> [WHAT IS NEEDED] Going through the entries below, tally the lines that hold the word "null" and state the result alone.

> [EXERCISE MATERIAL]
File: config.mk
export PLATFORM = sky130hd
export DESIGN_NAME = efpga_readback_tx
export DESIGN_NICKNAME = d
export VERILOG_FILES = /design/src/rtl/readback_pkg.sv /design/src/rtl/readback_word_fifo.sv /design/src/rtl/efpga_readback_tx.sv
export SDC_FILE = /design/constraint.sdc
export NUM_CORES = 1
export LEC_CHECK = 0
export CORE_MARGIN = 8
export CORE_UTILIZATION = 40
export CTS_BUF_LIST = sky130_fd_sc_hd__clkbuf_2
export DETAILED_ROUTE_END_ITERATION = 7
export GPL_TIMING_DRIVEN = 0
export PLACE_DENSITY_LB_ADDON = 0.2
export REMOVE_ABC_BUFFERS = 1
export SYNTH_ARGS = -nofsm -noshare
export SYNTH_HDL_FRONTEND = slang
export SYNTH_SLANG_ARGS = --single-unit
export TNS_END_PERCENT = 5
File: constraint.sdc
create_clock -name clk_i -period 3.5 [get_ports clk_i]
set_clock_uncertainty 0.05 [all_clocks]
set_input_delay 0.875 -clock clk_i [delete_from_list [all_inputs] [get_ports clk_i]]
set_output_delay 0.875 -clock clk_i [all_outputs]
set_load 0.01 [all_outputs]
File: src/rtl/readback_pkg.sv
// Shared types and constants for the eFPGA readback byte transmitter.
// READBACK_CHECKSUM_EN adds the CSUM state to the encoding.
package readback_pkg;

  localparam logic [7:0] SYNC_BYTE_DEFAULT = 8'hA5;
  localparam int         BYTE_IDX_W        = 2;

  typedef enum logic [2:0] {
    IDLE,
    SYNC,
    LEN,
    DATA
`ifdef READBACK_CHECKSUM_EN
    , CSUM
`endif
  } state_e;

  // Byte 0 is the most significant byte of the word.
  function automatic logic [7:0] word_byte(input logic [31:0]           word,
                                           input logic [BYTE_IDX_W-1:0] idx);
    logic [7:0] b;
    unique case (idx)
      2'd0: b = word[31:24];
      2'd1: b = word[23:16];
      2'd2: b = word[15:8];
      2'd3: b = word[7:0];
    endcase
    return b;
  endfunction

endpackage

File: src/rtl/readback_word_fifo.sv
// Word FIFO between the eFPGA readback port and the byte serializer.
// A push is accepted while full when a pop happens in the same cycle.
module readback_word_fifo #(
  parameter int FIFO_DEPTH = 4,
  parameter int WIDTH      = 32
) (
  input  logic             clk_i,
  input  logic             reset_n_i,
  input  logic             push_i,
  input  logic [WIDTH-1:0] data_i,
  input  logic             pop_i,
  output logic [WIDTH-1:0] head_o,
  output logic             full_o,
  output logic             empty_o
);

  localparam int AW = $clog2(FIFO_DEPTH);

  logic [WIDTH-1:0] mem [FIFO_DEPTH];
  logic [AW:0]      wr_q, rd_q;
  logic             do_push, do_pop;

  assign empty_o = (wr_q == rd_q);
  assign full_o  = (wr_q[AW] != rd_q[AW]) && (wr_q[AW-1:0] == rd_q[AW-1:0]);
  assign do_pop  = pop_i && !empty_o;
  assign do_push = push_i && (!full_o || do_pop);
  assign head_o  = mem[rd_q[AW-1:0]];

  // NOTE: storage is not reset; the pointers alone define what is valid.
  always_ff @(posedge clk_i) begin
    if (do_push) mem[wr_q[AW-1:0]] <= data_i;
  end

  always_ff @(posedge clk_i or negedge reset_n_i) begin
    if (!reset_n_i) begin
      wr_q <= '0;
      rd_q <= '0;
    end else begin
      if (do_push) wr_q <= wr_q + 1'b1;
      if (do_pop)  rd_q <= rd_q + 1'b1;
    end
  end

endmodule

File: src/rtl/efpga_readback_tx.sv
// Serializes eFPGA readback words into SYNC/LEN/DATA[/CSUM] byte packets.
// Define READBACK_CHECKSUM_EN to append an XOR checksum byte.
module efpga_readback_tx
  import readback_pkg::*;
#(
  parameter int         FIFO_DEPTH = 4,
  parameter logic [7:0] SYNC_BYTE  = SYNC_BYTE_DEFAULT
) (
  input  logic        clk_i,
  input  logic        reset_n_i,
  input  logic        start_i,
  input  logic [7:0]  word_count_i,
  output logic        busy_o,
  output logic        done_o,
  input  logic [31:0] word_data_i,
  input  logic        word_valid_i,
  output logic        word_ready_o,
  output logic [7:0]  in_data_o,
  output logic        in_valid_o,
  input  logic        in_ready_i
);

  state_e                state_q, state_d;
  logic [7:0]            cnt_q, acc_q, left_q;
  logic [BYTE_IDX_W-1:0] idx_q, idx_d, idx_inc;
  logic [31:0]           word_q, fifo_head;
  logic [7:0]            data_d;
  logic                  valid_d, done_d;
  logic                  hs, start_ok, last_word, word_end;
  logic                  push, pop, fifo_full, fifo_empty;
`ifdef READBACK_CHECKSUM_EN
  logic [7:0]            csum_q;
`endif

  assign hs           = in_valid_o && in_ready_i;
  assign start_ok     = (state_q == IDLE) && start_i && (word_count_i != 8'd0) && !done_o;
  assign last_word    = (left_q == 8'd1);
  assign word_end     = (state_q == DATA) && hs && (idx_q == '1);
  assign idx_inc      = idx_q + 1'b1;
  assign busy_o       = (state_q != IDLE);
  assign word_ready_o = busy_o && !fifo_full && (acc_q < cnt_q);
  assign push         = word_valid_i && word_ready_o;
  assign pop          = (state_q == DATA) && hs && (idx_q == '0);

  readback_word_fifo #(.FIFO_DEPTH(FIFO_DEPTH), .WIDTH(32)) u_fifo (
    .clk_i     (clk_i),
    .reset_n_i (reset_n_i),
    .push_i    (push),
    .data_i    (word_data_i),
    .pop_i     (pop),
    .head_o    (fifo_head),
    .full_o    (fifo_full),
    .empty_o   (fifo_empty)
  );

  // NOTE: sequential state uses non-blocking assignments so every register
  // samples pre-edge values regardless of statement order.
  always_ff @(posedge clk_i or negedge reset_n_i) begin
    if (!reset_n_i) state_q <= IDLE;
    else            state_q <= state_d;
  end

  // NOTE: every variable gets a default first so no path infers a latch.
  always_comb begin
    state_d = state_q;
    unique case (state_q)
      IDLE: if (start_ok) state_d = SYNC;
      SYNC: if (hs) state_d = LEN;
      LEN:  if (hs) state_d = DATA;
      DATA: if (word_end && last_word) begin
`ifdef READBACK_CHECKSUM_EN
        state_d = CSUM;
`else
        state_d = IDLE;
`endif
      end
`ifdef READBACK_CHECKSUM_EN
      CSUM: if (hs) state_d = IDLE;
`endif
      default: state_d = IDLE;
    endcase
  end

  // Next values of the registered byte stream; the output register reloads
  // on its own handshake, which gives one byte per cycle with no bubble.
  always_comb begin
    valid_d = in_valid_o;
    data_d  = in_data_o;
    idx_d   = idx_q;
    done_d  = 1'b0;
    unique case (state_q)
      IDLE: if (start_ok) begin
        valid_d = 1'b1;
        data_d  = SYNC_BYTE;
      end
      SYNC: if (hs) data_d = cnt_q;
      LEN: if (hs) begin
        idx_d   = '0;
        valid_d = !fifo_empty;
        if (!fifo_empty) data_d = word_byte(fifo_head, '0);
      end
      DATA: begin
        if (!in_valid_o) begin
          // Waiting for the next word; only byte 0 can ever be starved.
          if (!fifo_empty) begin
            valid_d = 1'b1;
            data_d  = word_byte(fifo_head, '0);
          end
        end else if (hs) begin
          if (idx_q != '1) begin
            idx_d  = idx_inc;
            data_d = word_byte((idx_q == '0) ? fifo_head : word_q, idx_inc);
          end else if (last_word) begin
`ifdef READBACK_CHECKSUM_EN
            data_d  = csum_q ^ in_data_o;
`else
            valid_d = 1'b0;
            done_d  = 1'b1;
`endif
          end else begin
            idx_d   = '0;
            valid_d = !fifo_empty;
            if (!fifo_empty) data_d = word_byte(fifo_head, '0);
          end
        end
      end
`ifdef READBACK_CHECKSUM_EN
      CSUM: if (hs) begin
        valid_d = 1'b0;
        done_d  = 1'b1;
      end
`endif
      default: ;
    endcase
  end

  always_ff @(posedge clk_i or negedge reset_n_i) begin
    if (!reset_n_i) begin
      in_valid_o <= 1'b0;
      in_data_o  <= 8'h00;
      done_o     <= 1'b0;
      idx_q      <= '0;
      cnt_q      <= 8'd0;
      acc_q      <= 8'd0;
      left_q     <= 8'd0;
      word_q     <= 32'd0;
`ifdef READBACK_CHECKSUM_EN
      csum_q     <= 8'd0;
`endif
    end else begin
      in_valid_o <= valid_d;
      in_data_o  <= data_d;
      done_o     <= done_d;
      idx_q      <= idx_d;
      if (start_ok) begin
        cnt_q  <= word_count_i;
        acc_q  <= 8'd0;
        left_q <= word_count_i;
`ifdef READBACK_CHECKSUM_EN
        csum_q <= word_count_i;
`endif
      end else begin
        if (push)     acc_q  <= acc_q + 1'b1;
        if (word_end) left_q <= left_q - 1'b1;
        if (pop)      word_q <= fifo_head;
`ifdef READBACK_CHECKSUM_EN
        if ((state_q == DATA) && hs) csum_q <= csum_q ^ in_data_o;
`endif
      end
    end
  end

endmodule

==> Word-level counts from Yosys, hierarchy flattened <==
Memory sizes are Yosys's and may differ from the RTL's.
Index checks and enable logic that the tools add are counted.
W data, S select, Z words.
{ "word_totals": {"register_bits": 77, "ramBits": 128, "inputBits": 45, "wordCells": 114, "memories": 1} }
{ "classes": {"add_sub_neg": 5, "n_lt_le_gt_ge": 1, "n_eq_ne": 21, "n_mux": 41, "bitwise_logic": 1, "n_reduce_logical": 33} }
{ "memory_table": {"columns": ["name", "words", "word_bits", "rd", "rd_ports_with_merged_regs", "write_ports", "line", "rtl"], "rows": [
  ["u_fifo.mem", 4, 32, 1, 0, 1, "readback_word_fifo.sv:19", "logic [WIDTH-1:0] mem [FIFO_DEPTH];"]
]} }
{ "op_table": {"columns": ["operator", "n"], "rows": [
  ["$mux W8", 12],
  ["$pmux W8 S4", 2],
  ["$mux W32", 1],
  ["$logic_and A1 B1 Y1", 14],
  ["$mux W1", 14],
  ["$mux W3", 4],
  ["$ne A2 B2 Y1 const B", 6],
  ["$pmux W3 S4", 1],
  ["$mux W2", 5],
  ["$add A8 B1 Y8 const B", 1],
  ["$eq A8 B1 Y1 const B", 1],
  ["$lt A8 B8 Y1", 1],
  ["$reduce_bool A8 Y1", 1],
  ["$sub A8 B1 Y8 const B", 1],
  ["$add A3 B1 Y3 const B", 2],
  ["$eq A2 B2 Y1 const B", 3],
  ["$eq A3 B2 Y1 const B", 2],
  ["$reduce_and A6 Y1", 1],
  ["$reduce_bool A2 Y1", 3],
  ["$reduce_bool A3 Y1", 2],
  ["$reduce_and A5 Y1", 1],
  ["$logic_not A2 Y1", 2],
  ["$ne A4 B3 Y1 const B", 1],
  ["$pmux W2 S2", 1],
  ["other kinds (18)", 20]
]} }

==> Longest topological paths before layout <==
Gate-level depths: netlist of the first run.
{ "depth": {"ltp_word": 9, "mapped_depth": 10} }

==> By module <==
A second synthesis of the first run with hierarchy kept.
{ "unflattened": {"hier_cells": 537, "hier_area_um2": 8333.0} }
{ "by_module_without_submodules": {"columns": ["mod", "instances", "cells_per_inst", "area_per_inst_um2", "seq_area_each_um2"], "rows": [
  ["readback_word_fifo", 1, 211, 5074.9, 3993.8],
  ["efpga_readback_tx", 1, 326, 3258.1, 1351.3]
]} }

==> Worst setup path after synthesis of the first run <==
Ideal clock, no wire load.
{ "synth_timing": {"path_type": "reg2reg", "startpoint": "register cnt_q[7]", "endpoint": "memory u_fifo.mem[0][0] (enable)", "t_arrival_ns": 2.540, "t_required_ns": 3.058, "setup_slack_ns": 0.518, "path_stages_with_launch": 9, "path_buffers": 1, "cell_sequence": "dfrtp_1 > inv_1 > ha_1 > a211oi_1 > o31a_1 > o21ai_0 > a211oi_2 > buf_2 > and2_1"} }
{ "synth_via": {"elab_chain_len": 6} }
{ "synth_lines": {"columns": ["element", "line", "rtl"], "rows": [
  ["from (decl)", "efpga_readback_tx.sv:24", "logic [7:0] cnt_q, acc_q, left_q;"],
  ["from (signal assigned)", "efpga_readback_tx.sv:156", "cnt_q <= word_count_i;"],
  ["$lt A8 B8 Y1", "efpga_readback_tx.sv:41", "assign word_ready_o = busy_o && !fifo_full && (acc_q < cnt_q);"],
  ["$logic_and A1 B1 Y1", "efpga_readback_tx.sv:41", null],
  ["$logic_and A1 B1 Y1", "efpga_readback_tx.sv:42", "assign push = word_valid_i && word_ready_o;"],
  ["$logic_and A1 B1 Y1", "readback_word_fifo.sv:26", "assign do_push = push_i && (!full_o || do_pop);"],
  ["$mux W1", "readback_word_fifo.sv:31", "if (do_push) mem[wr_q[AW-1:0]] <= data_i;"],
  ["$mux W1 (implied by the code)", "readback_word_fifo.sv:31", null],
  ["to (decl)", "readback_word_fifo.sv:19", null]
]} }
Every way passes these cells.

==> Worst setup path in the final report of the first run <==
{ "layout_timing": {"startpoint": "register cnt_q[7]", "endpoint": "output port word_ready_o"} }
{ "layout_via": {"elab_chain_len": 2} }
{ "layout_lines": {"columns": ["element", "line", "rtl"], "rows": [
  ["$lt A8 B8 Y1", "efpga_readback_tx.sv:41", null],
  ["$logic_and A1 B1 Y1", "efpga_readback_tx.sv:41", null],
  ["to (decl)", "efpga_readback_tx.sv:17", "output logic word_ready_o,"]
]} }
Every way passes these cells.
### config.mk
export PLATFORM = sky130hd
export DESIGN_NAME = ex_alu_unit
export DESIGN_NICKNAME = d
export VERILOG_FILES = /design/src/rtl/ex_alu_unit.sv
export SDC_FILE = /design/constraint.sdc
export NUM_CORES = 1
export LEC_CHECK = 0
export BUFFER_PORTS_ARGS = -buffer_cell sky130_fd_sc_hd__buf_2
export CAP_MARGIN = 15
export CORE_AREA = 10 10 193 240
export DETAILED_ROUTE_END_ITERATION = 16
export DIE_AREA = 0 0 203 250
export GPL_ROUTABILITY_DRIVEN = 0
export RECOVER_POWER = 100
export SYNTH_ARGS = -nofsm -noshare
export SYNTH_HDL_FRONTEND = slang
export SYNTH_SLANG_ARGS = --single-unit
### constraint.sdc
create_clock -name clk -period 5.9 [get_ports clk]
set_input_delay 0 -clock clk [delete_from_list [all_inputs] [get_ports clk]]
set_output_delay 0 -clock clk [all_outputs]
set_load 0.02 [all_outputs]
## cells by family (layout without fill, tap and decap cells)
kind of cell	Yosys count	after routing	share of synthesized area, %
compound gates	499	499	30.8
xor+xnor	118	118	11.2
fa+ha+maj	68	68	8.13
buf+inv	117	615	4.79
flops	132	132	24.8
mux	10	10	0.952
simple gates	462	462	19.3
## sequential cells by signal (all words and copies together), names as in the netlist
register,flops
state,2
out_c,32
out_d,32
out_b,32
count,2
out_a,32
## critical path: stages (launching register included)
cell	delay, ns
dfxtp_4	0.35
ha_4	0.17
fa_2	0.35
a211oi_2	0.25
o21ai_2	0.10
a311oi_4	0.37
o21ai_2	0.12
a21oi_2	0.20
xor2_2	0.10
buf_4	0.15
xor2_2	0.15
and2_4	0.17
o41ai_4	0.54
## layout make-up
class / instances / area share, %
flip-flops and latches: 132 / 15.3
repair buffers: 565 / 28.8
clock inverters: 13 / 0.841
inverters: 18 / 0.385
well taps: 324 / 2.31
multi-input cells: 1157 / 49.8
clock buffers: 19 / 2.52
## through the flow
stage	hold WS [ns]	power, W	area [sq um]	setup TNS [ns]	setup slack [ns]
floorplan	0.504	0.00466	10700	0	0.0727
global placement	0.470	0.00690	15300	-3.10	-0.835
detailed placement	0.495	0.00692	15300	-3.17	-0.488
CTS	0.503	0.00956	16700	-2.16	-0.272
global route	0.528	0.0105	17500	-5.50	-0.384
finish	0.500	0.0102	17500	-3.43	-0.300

> [ANSWER] 5